This is a compilation of my friend Rekha Ram Burra's experiences while testing ETL applications. I just borrowed this information from him to share publicly on my Blog. Thanks a lot to Rekharam being kind enough to allow me to reuse this content for publishing in my blog.
This is a compilation of the test activities performed while testing an ETL application. Though ETL stands for Extract, Transform and Load, as the final target of the test team is to validate the data in destination database, Test team should only verify data between source and destination. It is not compulsory that Test team should verify how data is extracted and transformed. We can consider this as Black Box Testing.
Assumptions
There are four different databases (on same server or different servers) in place.
There can be changes to the above architecture. E.g. both the delta and staging databases can be combined to one single database still with different tables for delta and staging. The general architecture would be to maintain Staging, Factory and Warehouse databases separately (if not on different servers) to reduce load on the warehouse.
Test approach
Verify the data type of the columns between source and destination
Between Source and Delta
Test should make sure that the data type of each column of each table is as per the Functional Specification. If no specific details are mentioned in Functional Specification (FS) about the table schema, then test should make sure on the below:
Between Source and Factory
Between Factory and Warehouse
The schema of tables will be exactly same between Factory and Warehouse. The below query can be used to check the table schema. Please note, the below are linked queries assuming that the Factory and Warehouse databases are on different servers. You may have to add the servers as linked servers using SP_ADDLINKEDSERVER/ remove the linked servers if the databases are on same server.

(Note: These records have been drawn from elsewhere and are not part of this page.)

<file path="config.mk">
export PLATFORM = sky130hd
export DESIGN_NAME = fetch_queue_flat
export DESIGN_NICKNAME = d
export VERILOG_FILES = /design/src/rtl/cpu_pkg.sv /design/src/rtl/fetch_queue_if.sv /design/src/rtl/fetch_fifo.sv /design/src/rtl/fetch_queue.sv /design/src/flat_wrapper.sv
export SDC_FILE = /design/constraint.sdc
export NUM_CORES = 1
export LEC_CHECK = 0
export ABC_CLOCK_PERIOD_IN_PS = 6800
export BUFFER_PORTS_ARGS = -buffer_cell sky130_fd_sc_hd__buf_2
export CAP_MARGIN = 10
export CORE_MARGIN = 2
export CORE_UTILIZATION = 36
export DETAILED_ROUTE_END_ITERATION = 6
export GPL_TIMING_DRIVEN = 0
export REMOVE_ABC_BUFFERS = 1
export SETUP_SLACK_MARGIN = 0.15
export SKIP_CTS_REPAIR_TIMING = 1
export SLEW_MARGIN = 30
export SYNTH_ARGS = -nofsm -noshare
export SYNTH_HDL_FRONTEND = slang
export SYNTH_SLANG_ARGS = --single-unit
</file>
<file path="constraint.sdc">
create_clock -name clk -period 6.8 [get_ports clk]
set_clock_uncertainty 0.2 [all_clocks]
set_input_delay 0.34 -clock clk [delete_from_list [all_inputs] [get_ports clk]]
set_output_delay 0.34 -clock clk [all_outputs]
set_load 0.01 [all_outputs]
</file>
<file path="src/rtl/cpu_pkg.sv">
// Shared types for the instruction fetch path: FSM state encoding, default widths,
// and the instruction field layout used by decode.
package cpu_pkg;

  localparam int DEF_ADDR_W = 4;
  localparam int DEF_DATA_W = 16;

  typedef enum logic [1:0] {
    IDLE = 2'd0,
    REQ  = 2'd1,
    DROP = 2'd2
  } fetch_state_t;

  // Field layout of a 16-bit instruction word: rd [12:9], rs2 [8:5], rs1 [4:1], op [0].
  typedef struct packed {
    logic [2:0] rsvd;
    logic [3:0] rd;
    logic [3:0] rs2;
    logic [3:0] rs1;
    logic       op;
  } instr_fields_t;

  function automatic instr_fields_t split_instr(input logic [15:0] word);
    return instr_fields_t'(word);
  endfunction

endpackage

</file>
<file path="src/rtl/fetch_queue_if.sv">
// Fetch-path bundle: command-memory request/ack on one side, queue head to decode
// on the other. The fetch unit is the master.
interface fetch_queue_if
  import cpu_pkg::*;
#(
  parameter int ADDR_W = DEF_ADDR_W,
  parameter int DATA_W = DEF_DATA_W
);

  logic              en;
  logic              flush;
  logic [ADDR_W-1:0] flush_adr;
  logic              in_cmd_mem;
  logic [ADDR_W-1:0] adr_cmd;
  logic [DATA_W-1:0] cmd;
  logic              out_cmd_mem;
  logic              instr_valid;
  logic [DATA_W-1:0] instr;
  logic [ADDR_W-1:0] instr_pc;
  logic              instr_ready;

  modport master (
    input  en, flush, flush_adr, cmd, out_cmd_mem, instr_ready,
    output in_cmd_mem, adr_cmd, instr_valid, instr, instr_pc
  );

  modport slave (
    output en, flush, flush_adr, cmd, out_cmd_mem, instr_ready,
    input  in_cmd_mem, adr_cmd, instr_valid, instr, instr_pc
  );

endinterface

</file>
<file path="src/rtl/fetch_fifo.sv">
// Instruction queue storage with a registered head. The head register is loaded
// directly from push_data when the queue would otherwise be empty, so a push is
// visible at the head one cycle later.
module fetch_fifo #(
  parameter int DEPTH = 4,
  parameter int WIDTH = 20
) (
  input  logic                       clk,
  input  logic                       rst,
  input  logic                       clr,
  input  logic                       push,
  input  logic [WIDTH-1:0]           push_data,
  input  logic                       pop,
  output logic                       head_valid,
  output logic [WIDTH-1:0]           head_data,
  output logic [$clog2(DEPTH+1)-1:0] count,
  output logic                       full,
  output logic                       empty
);

  localparam int PTR_W = $clog2(DEPTH);
  localparam int CNT_W = $clog2(DEPTH + 1);
  localparam logic [CNT_W-1:0] FULL_CNT = CNT_W'(DEPTH);

  logic [WIDTH-1:0] mem [DEPTH];
  logic [PTR_W-1:0] head, tail, head_nxt;
  logic [CNT_W-1:0] cnt, cnt_after_pop, cnt_nxt;
  logic             do_push, do_pop;

  assign empty   = (cnt == '0);
  assign full    = (cnt == FULL_CNT);
  assign count   = cnt;
  assign do_pop  = pop && !empty;
  assign do_push = push && (!full || do_pop);

  assign head_nxt      = do_pop ? head + 1'b1 : head;
  assign cnt_after_pop = do_pop ? cnt - 1'b1 : cnt;
  assign cnt_nxt       = do_push ? cnt_after_pop + 1'b1 : cnt_after_pop;

  always_ff @(posedge clk) begin
    if (!rst && !clr && do_push) begin
      mem[tail] <= push_data;
    end
  end

  always_ff @(posedge clk) begin
    if (rst) begin
      head       <= '0;
      tail       <= '0;
      cnt        <= '0;
      head_valid <= 1'b0;
      head_data  <= '0;
    end else if (clr) begin
      head       <= '0;
      tail       <= '0;
      cnt        <= '0;
      head_valid <= 1'b0;
    end else begin
      head       <= head_nxt;
      cnt        <= cnt_nxt;
      head_valid <= (cnt_nxt != '0);
      if (do_push) begin
        tail <= tail + 1'b1;
      end
      // The entry just pushed becomes the head when nothing older survives this cycle.
      if (cnt_after_pop == '0) begin
        if (do_push) begin
          head_data <= push_data;
        end
      end else begin
        head_data <= mem[head_nxt];
      end
    end
  end

endmodule

</file>
<file path="src/rtl/fetch_queue.sv">
// Instruction fetch unit: issues one command-memory read at a time and queues the
// returned instructions with their fetch address for decode.
//
// state | meaning
// IDLE  | no request outstanding; may issue when enabled and a slot is free
// REQ   | request outstanding; its data will be queued on ack
// DROP  | request outstanding but flushed; its data is discarded on ack
module fetch_queue
  import cpu_pkg::*;
#(
  parameter int DEPTH  = 4,
  parameter int ADDR_W = DEF_ADDR_W,
  parameter int DATA_W = DEF_DATA_W
) (
  input logic          clk,
  input logic          rst,
  fetch_queue_if.master bus
);

  localparam int CNT_W = $clog2(DEPTH + 1);
  localparam logic [CNT_W-1:0] DEPTH_CNT = CNT_W'(DEPTH);

  fetch_state_t      state;
  logic [ADDR_W-1:0] pc;
  logic [ADDR_W-1:0] adr_q;
  logic              req_q;

  logic                     push, pop;
  logic                     head_valid;
  logic [DATA_W+ADDR_W-1:0] head_data;
  logic [CNT_W-1:0]         fifo_count;
  logic                     fifo_empty;
  logic                     unused_fifo_full;

  // Only REQ can push, and a flush in the same cycle discards the returning data.
  assign push = (state == REQ) && bus.out_cmd_mem && !bus.flush;
  assign pop  = !fifo_empty && bus.instr_ready && !bus.flush;

  always_ff @(posedge clk) begin
    if (rst) begin
      state <= IDLE;
      pc    <= '0;
      adr_q <= '0;
      req_q <= 1'b0;
    end else begin
      case (state)
        IDLE: begin
          if (bus.flush) begin
            pc <= bus.flush_adr;
          end else if (bus.en && (fifo_count < DEPTH_CNT)) begin
            req_q <= 1'b1;
            adr_q <= pc;
            state <= REQ;
          end
        end
        REQ: begin
          if (bus.out_cmd_mem) begin
            req_q <= 1'b0;
            state <= IDLE;
            pc    <= bus.flush ? bus.flush_adr : adr_q + 1'b1;
          end else if (bus.flush) begin
            pc    <= bus.flush_adr;
            state <= DROP;
          end
        end
        DROP: begin
          if (bus.flush) begin
            pc <= bus.flush_adr;
          end
          if (bus.out_cmd_mem) begin
            req_q <= 1'b0;
            state <= IDLE;
          end
        end
        default: begin
          req_q <= 1'b0;
          state <= IDLE;
        end
      endcase
    end
  end

  fetch_fifo #(
    .DEPTH (DEPTH),
    .WIDTH (DATA_W + ADDR_W)
  ) u_fifo (
    .clk        (clk),
    .rst        (rst),
    .clr        (bus.flush),
    .push       (push),
    .push_data  ({bus.cmd, adr_q}),
    .pop        (pop),
    .head_valid (head_valid),
    .head_data  (head_data),
    .count      (fifo_count),
    .full       (unused_fifo_full),
    .empty      (fifo_empty)
  );

  assign bus.in_cmd_mem  = req_q;
  assign bus.adr_cmd     = adr_q;
  assign bus.instr_valid = head_valid;
  assign {bus.instr, bus.instr_pc} = head_data;

endmodule

</file>
<file path="src/flat_wrapper.sv">
// flat-port wrapper written by rule: the top's interface ports become plain ports
module fetch_queue_flat import cpu_pkg::*;
#(
  parameter int DEPTH  = 4,
  parameter int ADDR_W = DEF_ADDR_W,
  parameter int DATA_W = DEF_DATA_W
)
  (clk, rst, bus_en, bus_flush, bus_flush_adr, bus_cmd, bus_out_cmd_mem, bus_instr_ready, bus_in_cmd_mem, bus_adr_cmd, bus_instr_valid, bus_instr, bus_instr_pc);
  fetch_queue_if #(.ADDR_W(ADDR_W), .DATA_W(DATA_W)) bus_i ();
  input logic clk;
  input logic rst;
  input wire logic [$bits(bus_i.en)-1:0] bus_en;
  input wire logic [$bits(bus_i.flush)-1:0] bus_flush;
  input wire logic [$bits(bus_i.flush_adr)-1:0] bus_flush_adr;
  input wire logic [$bits(bus_i.cmd)-1:0] bus_cmd;
  input wire logic [$bits(bus_i.out_cmd_mem)-1:0] bus_out_cmd_mem;
  input wire logic [$bits(bus_i.instr_ready)-1:0] bus_instr_ready;
  output wire logic [$bits(bus_i.in_cmd_mem)-1:0] bus_in_cmd_mem;
  output wire logic [$bits(bus_i.adr_cmd)-1:0] bus_adr_cmd;
  output wire logic [$bits(bus_i.instr_valid)-1:0] bus_instr_valid;
  output wire logic [$bits(bus_i.instr)-1:0] bus_instr;
  output wire logic [$bits(bus_i.instr_pc)-1:0] bus_instr_pc;
  assign bus_i.en = bus_en;
  assign bus_i.flush = bus_flush;
  assign bus_i.flush_adr = bus_flush_adr;
  assign bus_i.cmd = bus_cmd;
  assign bus_i.out_cmd_mem = bus_out_cmd_mem;
  assign bus_i.instr_ready = bus_instr_ready;
  assign bus_in_cmd_mem = bus_i.in_cmd_mem;
  assign bus_adr_cmd = bus_i.adr_cmd;
  assign bus_instr_valid = bus_i.instr_valid;
  assign bus_instr = bus_i.instr;
  assign bus_instr_pc = bus_i.instr_pc;
  fetch_queue #(.DEPTH(DEPTH), .ADDR_W(ADDR_W), .DATA_W(DATA_W)) u_core (.clk(clk), .rst(rst), .bus(bus_i));
endmodule
</file>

DECLARE @FactColCount int, @RepColCount int, @MatchCount int
SELECT @FactColCount = COUNT(*) FROM <FactoryServerName>.<FactoryDatabaseName>.dbo.sysobjects so INNER JOIN <FactoryServerName>.<FactoryDatabaseName>.dbo.syscolumns sc ON so.id = sc.id WHERE so.type = 'U' AND so.name = <Factory Table name to check>
SELECT @RepColCount = COUNT(*) FROM <WarehouseServername>.<WarehouseDatabaseName>.dbo.Sysobjects so INNER JOIN <WarehouseServername>.<WarehouseDatabaseName>.dbo.syscolumns sc ON so.id = sc.id
WHERE so.type = 'U' AND so.name = <Warehouse Table name to check>
SELECT @MatchCount = COUNT(*) FROM <FactoryServerName>.<FactoryDatabaseName>.dbo.sysobjects so1, <FactoryServerName>.<FactoryDatabaseName>.dbo.syscolumns sc1, <WarehouseServername>.<WarehouseDatabaseName>.dbo.sysobjects so2, <WarehouseServername>.<WarehouseDatabaseName>.dbo.syscolumns sc2 WHERE so1.type = 'U' AND so1.id = sc1.id AND so1.name = <Factory Table name to check> AND so2.type = 'U' AND so2.id = sc2.id AND so2.name = <Warehouse Table name to check> AND (sc1.name = sc2.name AND sc1.colorder = sc2.colorder AND sc1.name = sc2.name AND sc1.length = sc2.length AND sc1.isNullable = sc2.isNullable)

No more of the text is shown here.